There was also a blocked strike from a central area in the first half and a follow up that soared high over, leaving Cummins wondering what might have been. But while he was kicking himself for those squandered chances, he was more bewildered by the referee’s decision to chalk off a Joe Shaughnessey header. Cummins was deemed the reason for the unwelcome intervention, with the officials claiming the Saints striker had impeded the keeper.

“Joe headed it and I jumped for the ball. I didn’t even see the keeper,” said Cummins. “I don’t know why it was a free-kick. He hit me as much as I hit him. But keepers get the protection, that’s the way football is. You just move on.”

This is the Perth club’s fifth attempt at reaching the Europa League group stages in the space of six seasons, which is an impressive record for a club of St Johnstone’s size. But with that experience comes greater expectation and having failed to make it past the first qualifying round in the last outing, two years ago, losing out on the away goal rule to Armenia’s FC Alashkert, there is a desire to defy detractors and overhaul the deficit.

Manager Tommy Wright has insisted every one of his players is capable of producing an improved display in Vilnius on Thursday. He described the Lithuanians as a more technically gifted side but felt his players had not contained the threat.

Content with the start, he was frustrated to see his men then give their opponents the time on the ball they needed to make the most of that technical superiority. But he believes his players can learn from that and Cummins is adamant that while they trail their rivals after that first leg, there was enough to suggest there is a way back.

“I thought we got a lot of joy from diagonals and headers,” he said. “That’s maybe something we can work on but I’m not the manager. We know more about them now. We didn’t know quite what to expect at the start and you could tell they have been playing competitively. They kept the ball well and moved it nicely. It took us a while to get into our rhythm and credit to them. But we certainly aren’t going over there thinking we’ll just see out 90 minutes and start looking towards the new league season.”

But there is an increased burden on Cummins’ shoulders, not only to compensate for the misses at McDiarmid Park but also to make up for the enforced absence of his strike mate, Steven MacLean.

The artificial surface at FC Trakai’s home ground rules out the player who regularly misses domestic trips to Hamilton and Kilmarnock because doctors have insisted his knee is not up to the impact of playing on that kind of pitch.

“I always put an onus on myself, whether or not Macca is playing,” said Cummins. “Every player from one to 11 goes out to do a job for the team.

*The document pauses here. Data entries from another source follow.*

$ cat src/rtl/bishift_pkg.sv
// Shared constants for the bishift_series_8 barrel shifter.
// WIDTH and SEL_W are tied together: SEL_W is log2(WIDTH).
package bishift_pkg;
    localparam int WIDTH = 8;
    localparam int SEL_W = 3;

    localparam logic DIR_LEFT  = 1'b0;
    localparam logic DIR_RIGHT = 1'b1;
endpackage

$ cat src/rtl/bishift_stage.sv
// One log-stage of the barrel shifter.
// When enabled, it shifts by AMT positions in the direction given by right and zero-fills.
module bishift_stage
    import bishift_pkg::*;
#(
    parameter int WIDTH = 8,
    parameter int AMT   = 1
) (
    input  logic [WIDTH-1:0] din,
    input  logic             en,
    input  logic             right,
    output logic [WIDTH-1:0] dout
);

    always_comb begin
        dout = din;
        if (en) begin
            if (right == DIR_RIGHT) dout = din >> AMT;
            else                    dout = din << AMT;
        end
    end

endmodule

$ cat src/rtl/bishift_series_8_reg.sv
// 8-bit bidirectional logical barrel shifter with a registered output.
// The three stages shift by 1, 2 and 4, and each stage is enabled by one bit of s_sel.
module bishift_series_8_reg
    import bishift_pkg::*;
(
    input  logic             clk,
    input  logic             rst_n,
    input  logic [WIDTH-1:0] data,
    input  logic [SEL_W-1:0] s_sel,
    input  logic             right,
    output logic [WIDTH-1:0] out
);

    // chain[i] is the input to stage i, and chain[SEL_W] is the fully shifted value.
    logic [SEL_W:0][WIDTH-1:0] chain;

    assign chain[0] = data;

    for (genvar i = 0; i < SEL_W; i++) begin : g_stage
        bishift_stage #(
            .WIDTH (WIDTH),
            .AMT   (1 << i)
        ) u_stage (
            .din   (chain[i]),
            .en    (s_sel[i]),
            .right (right),
            .dout  (chain[i+1])
        );
    end

    always_ff @(posedge clk or negedge rst_n) begin
        if (!rst_n) out <= '0;
        else        out <= chain[SEL_W];
    end

endmodule

$ cat config.mk
export PLATFORM = sky130hd
export DESIGN_NAME = bishift_series_8_reg
export DESIGN_NICKNAME = d
export VERILOG_FILES = /design/src/rtl/bishift_pkg.sv /design/src/rtl/bishift_stage.sv /design/src/rtl/bishift_series_8_reg.sv
export SDC_FILE = /design/constraint.sdc
export NUM_CORES = 1
export LEC_CHECK = 0
export ABC_CLOCK_PERIOD_IN_PS = 800
export CAP_MARGIN = 0
export CELL_PAD_IN_SITES_DETAIL_PLACEMENT = 1
export CELL_PAD_IN_SITES_GLOBAL_PLACEMENT = 1
export CORE_UTILIZATION = 34
export CTS_CLUSTER_SIZE = 24
export DETAILED_ROUTE_END_ITERATION = 8
export HOLD_SLACK_MARGIN = 0.15
export PLACE_DENSITY = 0.78
export REMOVE_ABC_BUFFERS = 1
export SYNTH_ARGS = -nofsm -noshare
export SYNTH_HDL_FRONTEND = slang
export SYNTH_SLANG_ARGS = --single-unit
$ cat constraint.sdc
create_clock -name clk -period 0.8 [get_ports clk]
set_input_delay 0.16 -clock clk [delete_from_list [all_inputs] [get_ports clk]]
set_output_delay 0.16 -clock clk [all_outputs]
set_load 0.02 [all_outputs]
======== Word-level counts from Yosys, hierarchy flattened ========
Cells that the tools add are included.
word-level totals
  output and inout bits ................... 8
  ROM bits ................................ 0
  memories ................................ 0
  word-level logic and storage cells ...... 7
  bits in writable memories ............... 0
  bits in registers ....................... 8
  bits in latches ......................... 0
  input bits .............................. 14
cells by class
  bitwise logic cells ..................... 0
  magnitude comparators ................... 0
  muxes and demuxes ....................... 6
  multiply operators ...................... 0
  shifts and indexed selects .............. 0
  add/sub/neg operators ................... 0
  divide/modulo/power cells ............... 0
  eq/ne operators ......................... 0
  reductions and logical operators ........ 0
operators with widths
  kind               number
  8-bit two-way mux  6

======== Depth between registers and ports, before layout ========
  word-level depth ........................ 6
  mapped depth ............................ 6
  gate-level depth less buffers ........... 4

======== Cells and area by module ========
A second synthesis with hierarchy kept.
second synthesis, totals
  cells, all modules ...................... 83
  area total of the unflattened synthesis .. 655.6 µm²
modules (own cells, without submodules)
  module                               cells an instance  area an instance (µm²)  times used  seq. area each (µm²)
  bishift_series_8_reg                 8                  200.2                   1           200.2
  bishift_stage at g_stage[0].u_stage  27                 172.7                   1           0.0
  bishift_stage at g_stage[1].u_stage  27                 165.2                   1           0.0
  bishift_stage at g_stage[2].u_stage  21                 117.6                   1           0.0

======== Least setup slack after synthesis ========
OpenSTA, ideal clock, no wires.
  path type ............................... input-to-reg
  start point ............................. input port right
  end point ............................... register out[6]
  setup slack ............................. -0.286 ns
  data required time ...................... 0.674 ns
  arrival ................................. 0.960 ns
  stages .................................. 4
  path buffers ............................ 0
  setup time .............................. 0.126 ns
  cell sequence ........................... mux2_4 > mux2i_2 > o21ai_1 > a221o_1
RTL lines
  item                  RTL line                    text
  from (decl)           bishift_series_8_reg.sv:10  input logic right,
  to (signal assigned)  bishift_series_8_reg.sv:33  else out <= chain[SEL_W];
  to (decl)             bishift_series_8_reg.sv:11  output logic [WIDTH-1:0] out

==> results.yml <==
routing:
  wl_per_cell_um: 26.3
  wl_mm: 4.18
  drt_first_iter_violations: 46
  via_per_inst: 6.41
  drt_pass1_iterations: 4
  ant_nets: 0
  vias: 1019
  drc: 0
synth:
  synth_cells: 84
  yosysTopAreaCell: "dfrtp_1"
  yosysSeqAreaShare_pct: 26.7
  syn_area_per_cell_um2: 8.94
  synthTopCellsByArea: "dfrtp_1 (27%), mux2i_1 (9.3%), a211oi_1 (6.0%)"
  ys_types: 39
  ys_ff_latch: 8
  async_flop_share_pct: 100
  netlist_area_um2: 751
  synth_edf_count: 0
  synth_top_area_share_pct: 26.7
  ys_warn_count: 0
  ys.flop_type: "dfrtp_1"
clocking:
  cts_tree: "built"
  clock_sinks: 8
  cts_made_buffers: 3
  clock_path_buffers: 2
  cts.reportedPaths.clkPinSlew_ns: 0.05
  cts-hold-fix-buffers: 0
  root_buffer: "clkbuf_4"
  htreeDepth: 1
final_layout:
  reg_top3: "out (8)"
  drive_gt1_share_pct: 61.4
  syn2layout_area_growth_pct: 90.3
  largest_register: "out"
  fin_nets: 148
  postLayoutCellArea_um2: 1430
  largest_reg_flops: 8
  antenna_cells: 0
  filler_cell_count: 202
timing:
  min_period_ns: 1.13
  holdWs_ns: 0.170
  tightest_slew_ns: 0.398
  finalCritPeriodShare_pct: 141
  fmax_mhz: 888
  slew_headroom_pct: 73.3
  slew_viol_final: 0
  fin_ws_ns: -0.326
  setup_viol: 16
  rsz0062_at_grt: "yes"
  finalHoldViolCount: 0
worst_setup_path:
  worstPathRequired_ns: 1.00
  cp-start-kind: "input port"
  cp_max_fo: 6
  critical_path_class: "in -> reg"
  worstPathArrival_ns: 1.32
  startpoint: "s_sel[0]"
  critPathCaptureType: "flip-flop"
status:
  status: "complete, but fails checks"
  violations: "setup timing"
die:
  start_util_pct: 37.1
  core_um2: 2020
  die_w_um: 49.0
  num_rows: 16
  chipHeight_um: 49.0
  fp.dieArea_um2: 2400
  io_pins: 22
placed_design:
  dp_hpwl_mm: 1.84
  place_congestion: 0.840
  postPlaceCellArea_um2: 1100
  portBuffers: 21
grt:
  antenna_found_initial: 0
  grtUsageTotal_pct: 32.2
  grt_pass1_vias: 1050
  grt-ovfl-total: 0
  grt_pass1_wl_mm: 5.59
  grt_max_degree: 16
power_and_ir_drop:
  peakVddDrop_mv: 0.688
  p_leak_nw: 0.644
  power_density_nw_per_um2: 1140
run:
  drv_cap: 0
min_path:
  hold_path.class: "in -> async"
## cell usage after synthesis, types with 2 or more instances
| cell | number |
|---|---|
| a211oi_1 | 6 |
| a21oi_1 | 5 |
| and2b_1 | 4 |
| buf_2 | 3 |
| buf_6 | 2 |
| dfrtp_1 | 8 |
| inv_1 | 2 |
| mux2_2 | 3 |
| mux2i_1 | 7 |
| nand2_1 | 4 |
| nand2b_1 | 2 |
| nor2_1 | 7 |
| o21ai_0 | 3 |
| o21ai_1 | 2 |
| o22ai_1 | 2 |
## kinds of logic after synthesis
| kind of cell | Yosys count | share of synthesized area, % |
|---|---|---|
| AO/OA/AOI/OAI | 29 | 27.7 |
| AND/OR/NAND/NOR | 25 | 19.0 |
| multiplexers | 12 | 17.7 |
| buffers and inverters | 10 | 9.00 |
| flip-flops | 8 | 26.7 |
## metrics by stage
stage	setup WS [ns]	power, mW	util (%)	setup TNS (ns)	std cells
4_1_cts	-0.248	1.49	65.0	-2.20	154
5_1_grt	-0.367	1.69	70.7	-3.08	159
3_3_place_gp	-0.956	1.03	54.5	-9.25	145
2_1_floorplan	-0.286	0.698	-	-1.52	77
3_5_place_dp	-1.03	1.05	54.5	-9.77	145
6_report	-0.326	1.64	70.7	-2.72	159
## cells in the final DEF, fill, tap and decap left out, types with 2 or more instances in the layout
cell type / n
buf_4: 20
buf_6: 13
dfrtp_1: 8
nor2_1: 6
buf_12: 5
buf_2: 5
mux2_4: 4
a211oi_2: 4
nand2_1: 3
mux2i_2: 3
a21oi_1: 3
o21ai_2: 3
mux2i_1: 3
clkbuf_4: 3
mux2i_4: 2
and2b_1: 2
inv_1: 2
and2b_2: 2
a21oi_4: 2
o22ai_2: 2
a211oi_1: 2
o21ai_0: 2
buf_16: 2
clkdlybuf4s15_1: 2
clkbuf_2: 2
## worst paths after layout
path                          end  cells past startpoint
worst max-delay path       out[2]                      6
worst min-delay path       out[3]                      1
max in group asynchronous  out[4]                      1
min in group clk           out[5]                      3
## power breakdown
part	switching [mW]	internal [mW]	total (mW)	leakage, nW
clock network	0.142	0.172	0.314	0.0138
registers	0.0183	0.443	0.461	0.103
logic	0.422	0.438	0.860	0.528
total	0.582	1.05	1.64	0.644
## per-layer routing
metal  vias to the layer above  wire length (um)  track usage, %
met5                         -                 0               0
met4                         0               229            20.1
met3                        29               290            3.43
met2                        87              2110            63.2
met1                       488              1540            31.5
li1                        415                 -               -
## worst max-delay path, cell delays in order
cell and delay, ns:
buf_12 0.12, buf_12 0.13, and2b_1 0.24, nor2_1 0.07, a211oi_1 0.37, mux2_4 0.23
## timing repair
| item | in CTS | in global routing |
|---|---|---|
| pin swaps | 10 | 13 |
| endpoints found under the setup margin | 16 | 16 |
| gates resized for setup | 112 | 22 |
| cloned | 3 | 1 |
| buffers inserted | 3 | 4 |
## area by class of cell
| type | instances | area [um^2] | share of cell area, % |
|---|---|---|---|
| multi-input combinational | 66 | 611 | 42.7 |
| timing repair buffer | 52 | 551 | 38.5 |
| tap | 27 | 33.8 | 2.36 |
| inverter | 3 | 11.3 | 0.788 |
| clock buffer | 3 | 22.5 | 1.58 |
| sequential | 8 | 200 | 14.0 |
Power figures use the tool's default switching activity.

You always think this is your opportunity. You have to do your job no matter who is on the pitch.”

But recent signing Stefan Scougall could provide the necessary spark to ignite a comeback. Not match fit, he only featured as a second-half sub in the first game but he made a positive impression and, with more tough training sessions and game time under his belt by the time the teams square up again, he could help sway things in Saints’ favour.

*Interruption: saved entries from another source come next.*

[src/rtl/minutos_horas.sv]
// minutos_horas: minutes/hours counter driven by the seconds-counter carry.
//   Also handles manual time setting and emits a one-cycle day carry at 23:59 -> 00:00.
//   Outputs are registered and update at the posedge where an input rising edge is seen.
//   Optional feature macro: AUTO_REPEAT_EN. When defined, a held button in adjust mode
//   auto-repeats every REPEAT_CYCLES clocks.
// Ports:
//   clk_i      system clock
//   rst_i      synchronous active-high reset
//   inc_i      seconds carry (level); one minute per rising edge in run mode
//   alt_i      1 = adjust mode (normal counting suspended)
//   sel_i      adjust field select: 0 = minutes, 1 = hours
//   btn_up_i   increment button (already synchronised); one step per rising edge
//   minutos_o  minutes 0..59
//   horas_o    hours 0..MAX_HORAS-1
//   inc_o      day carry, one-cycle pulse
module minutos_horas #(
   parameter int MAX_HORAS     = 24,
   parameter int REPEAT_CYCLES = 25_000_000
) (
   input  logic       clk_i,
   input  logic       rst_i,
   input  logic       inc_i,
   input  logic       alt_i,
   input  logic       sel_i,
   input  logic       btn_up_i,
   output logic [5:0] minutos_o,
   output logic [4:0] horas_o,
   output logic       inc_o
);

   localparam logic [5:0] MIN_MAX = 6'd59;
   localparam logic [4:0] HOR_MAX = 5'(MAX_HORAS - 1);

   logic [5:0] min_q, min_d;
   logic [4:0] hor_q, hor_d;
   logic       day_q, day_d;
   logic       inc_prev_q;
   logic       btn_prev_q;

   logic       inc_edge;
   logic       btn_edge;
   logic       adj_step;

   assign inc_edge = inc_i & ~inc_prev_q;
   assign btn_edge = btn_up_i & ~btn_prev_q;

`ifdef AUTO_REPEAT_EN
   localparam int RW = (REPEAT_CYCLES > 1) ? $clog2(REPEAT_CYCLES) : 1;
   localparam logic [RW-1:0] REP_LAST = RW'(REPEAT_CYCLES - 1);

   logic [RW-1:0] rep_q, rep_d;
   logic          rep_fire;

   // The button edge itself gives the first step, so the edge restarts the count.
   always_comb begin
      rep_d    = '0;
      rep_fire = 1'b0;
      if (alt_i && btn_up_i && !btn_edge) begin
         if (rep_q == REP_LAST) begin
            rep_fire = 1'b1;
            rep_d    = '0;
         end else begin
            rep_d = rep_q + 1'b1;
         end
      end
   end

   always_ff @(posedge clk_i) begin
      if (rst_i) begin
         rep_q <= '0;
      end else begin
         rep_q <= rep_d;
      end
   end

   assign adj_step = btn_edge | rep_fire;
`else
   // Keeps the parameter referenced in builds without auto-repeat.
   logic [31:0] rep_cycles_unused;
   assign rep_cycles_unused = REPEAT_CYCLES;

   assign adj_step = btn_edge;
`endif

   // Next-state: run-mode carry chain, or single-field step with wrap in adjust mode.
   // ">=" compares make any forced out-of-range value wrap to 0 on the next step.
   always_comb begin
      min_d = min_q;
      hor_d = hor_q;
      day_d = 1'b0;
      if (!alt_i) begin
         if (inc_edge) begin
            if (min_q >= MIN_MAX) begin
               min_d = '0;
               if (hor_q >= HOR_MAX) begin
                  hor_d = '0;
                  day_d = 1'b1;
               end else begin
                  hor_d = hor_q + 5'd1;
               end
            end else begin
               min_d = min_q + 6'd1;
            end
         end
      end else if (adj_step) begin
         if (sel_i) begin
            hor_d = (hor_q >= HOR_MAX) ? 5'd0 : hor_q + 5'd1;
         end else begin
            min_d = (min_q >= MIN_MAX) ? 6'd0 : min_q + 6'd1;
         end
      end
   end

   // History registers reset to 1 so an input already high at release is not an edge.
   always_ff @(posedge clk_i) begin
      if (rst_i) begin
         min_q      <= '0;
         hor_q      <= '0;
         day_q      <= 1'b0;
         inc_prev_q <= 1'b1;
         btn_prev_q <= 1'b1;
      end else begin
         min_q      <= min_d;
         hor_q      <= hor_d;
         day_q      <= day_d;
         inc_prev_q <= inc_i;
         btn_prev_q <= btn_up_i;
      end
   end

   assign minutos_o = min_q;
   assign horas_o   = hor_q;
   assign inc_o     = day_q;

endmodule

“You saw glimpses of what Stefan can do when he came on in the second half,” said Cummins. “He did well on the half-turn and you can tell he’s one of those players who can play the ball into dangerous areas. He is an intelligent footballer. Unfortunately he wasn’t fit enough to play 90 minutes but I’m sure he’ll be fitter by Thursday and will be a big asset to us. The tie is definitely not over. I don’t believe we can’t go over there and score two goals and keep it tight at the back.”